▸ What is needed
In which lines of the data does the string "layer" appear? Copy every one.
─── Supplied records ───
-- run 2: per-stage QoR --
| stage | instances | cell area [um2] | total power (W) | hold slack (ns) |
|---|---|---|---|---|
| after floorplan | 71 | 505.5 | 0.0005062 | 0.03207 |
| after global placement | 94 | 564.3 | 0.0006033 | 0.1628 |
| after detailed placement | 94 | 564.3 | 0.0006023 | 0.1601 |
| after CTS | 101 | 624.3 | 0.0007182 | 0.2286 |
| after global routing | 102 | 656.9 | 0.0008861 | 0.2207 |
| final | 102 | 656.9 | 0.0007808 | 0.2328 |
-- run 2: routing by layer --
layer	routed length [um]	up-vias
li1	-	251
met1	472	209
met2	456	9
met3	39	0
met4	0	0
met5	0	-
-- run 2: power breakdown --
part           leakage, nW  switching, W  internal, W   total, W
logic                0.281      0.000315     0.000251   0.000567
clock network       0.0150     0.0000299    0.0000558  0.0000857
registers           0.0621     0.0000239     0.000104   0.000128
[src/rtl/rm_lane_manager_pkg.sv]
// Shared types and opcode decode for the runtime-monitor lane allocator.
// Combinational helpers only; no state, no backpressure.
// Class enables are indexed by rm_class_e.
package rm_lane_manager_pkg;

    localparam int VLEN = 64;

    localparam logic [6:0] OPC_STORE  = 7'b0100011;
    localparam logic [6:0] OPC_LOAD   = 7'b0000011;
    localparam logic [6:0] OPC_BRANCH = 7'b1100011;
    localparam logic [6:0] OPC_JAL    = 7'b1101111;
    localparam logic [6:0] OPC_JALR   = 7'b1100111;

    typedef enum logic [1:0] {
        CLS_STORE  = 2'd0,
        CLS_LOAD   = 2'd1,
        CLS_BRANCH = 2'd2,
        CLS_JUMP   = 2'd3
    } rm_class_e;

    function automatic logic opcode_class_en(input logic [6:0] opcode, input logic [3:0] class_en);
        logic hit;
        hit = 1'b0;
        case (opcode)
            OPC_STORE:          hit = class_en[CLS_STORE];
            OPC_LOAD:           hit = class_en[CLS_LOAD];
            OPC_BRANCH:         hit = class_en[CLS_BRANCH];
            OPC_JAL, OPC_JALR:  hit = class_en[CLS_JUMP];
            default:            hit = 1'b0;
        endcase
        return hit;
    endfunction

endpackage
───
▸ Finished exercise
-- run 2: routing by layer --
layer	routed length [um]	up-vias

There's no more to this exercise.